A dieta na recria confinada exige atenção para evitar que o animal deposite gordura em excesso e se transforme no chamado “boi bolinha”. Segundo o zootecnista Rafael Neiva, o desafio é aumentar o ganho de peso durante a seca sem comprometer o desenvolvimento e o desempenho futuro do bovino.
O excesso de energia na dieta pode acelerar o ganho de peso de forma inadequada, antecipando a deposição de gordura em vez de favorecer a formação da estrutura corporal. Por isso, o animal precisa ganhar desempenho durante a recria sem prejudicar o peso maduro e os resultados na fase de terminação. “O que a gente tem feito, estudado, é aumentar o desempenho dos animais durante essa fase, sem prejudicar o desempenho futuro dos animais”, afirma Neiva.

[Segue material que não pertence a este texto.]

Design AXIS_FIR_v1_0, start of the top module:
module AXIS_FIR_v1_0 # 
    (
        parameter integer C_S_AXIS_TDATA_WIDTH	= 16,
        parameter integer C_M_AXIS_TDATA_WIDTH	= 32,
        parameter integer C_M_AXIS_START_COUNT	= 32
    )
    (
        input wire [3:0] s_axis_tkeep,
        output wire [3:0] m_axis_tkeep,
        input wire  s_axis_aclk,
        input wire  s_axis_aresetn,
        output wire  s_axis_tready,
        input wire [C_S_AXIS_TDATA_WIDTH-1 : 0] s_axis_tdata,
        input wire [(C_S_AXIS_TDATA_WIDTH/8)-1 : 0] s_axis_tstrb,
        input wire  s_axis_tlast,
        input wire  s_axis_tvalid,
        input wire  m_axis_aclk,
        input wire  m_axis_aresetn,
        output wire  m_axis_tvalid,
        output wire [C_M_AXIS_TDATA_WIDTH-1 : 0] m_axis_tdata,
        output wire [(C_M_AXIS_TDATA_WIDTH/8)-1 : 0] m_axis_tstrb,
        output wire  m_axis_tlast,
        input wire  m_axis_tready
    );
For scale: roughly 7400 cells after synthesis, about 720 flip-flops.
Settings: LEC_CHECK=0, CAP_MARGIN=30, CORE_MARGIN=2, CORE_UTILIZATION=72, CTS_CLUSTER_SIZE=14, PLACE_DENSITY_LB_ADDON=0.28, SETUP_SLACK_MARGIN=1.68, SLEW_MARGIN=20; clock period 6.66 ns.
run.sh (not shown) runs the stock make flow with config.mk's settings and CLKGATE_MAP_FILE=.
The first run reached the layout checks and failed them: setup timing.
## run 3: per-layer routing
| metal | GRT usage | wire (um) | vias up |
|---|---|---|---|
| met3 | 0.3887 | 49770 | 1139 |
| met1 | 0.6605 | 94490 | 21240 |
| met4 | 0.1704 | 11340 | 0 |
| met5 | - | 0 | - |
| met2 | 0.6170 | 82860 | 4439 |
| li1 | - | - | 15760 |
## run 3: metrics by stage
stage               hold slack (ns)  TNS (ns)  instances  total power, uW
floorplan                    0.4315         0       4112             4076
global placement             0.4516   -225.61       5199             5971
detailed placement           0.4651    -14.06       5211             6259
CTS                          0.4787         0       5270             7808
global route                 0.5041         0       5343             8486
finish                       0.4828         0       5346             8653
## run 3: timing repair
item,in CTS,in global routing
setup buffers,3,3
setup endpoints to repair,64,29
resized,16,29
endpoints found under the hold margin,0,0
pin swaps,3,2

Entre as estratégias estudadas estão dietas com baixa inclusão ou até mesmo sem volumoso. A proposta é permitir bons ganhos de peso sem estimular o excesso de deposição de gordura na carcaça. O manejo nutricional é especialmente importante porque o animal ainda passará por uma nova etapa de recria a pasto antes de chegar à terminação.
A recria confinada tem ganhado espaço como alternativa para manter o desempenho dos animais durante o período seco, quando a oferta e a qualidade das pastagens diminuem. A estratégia também reduz a pressão sobre as áreas de pastagem justamente no período crítico do ano.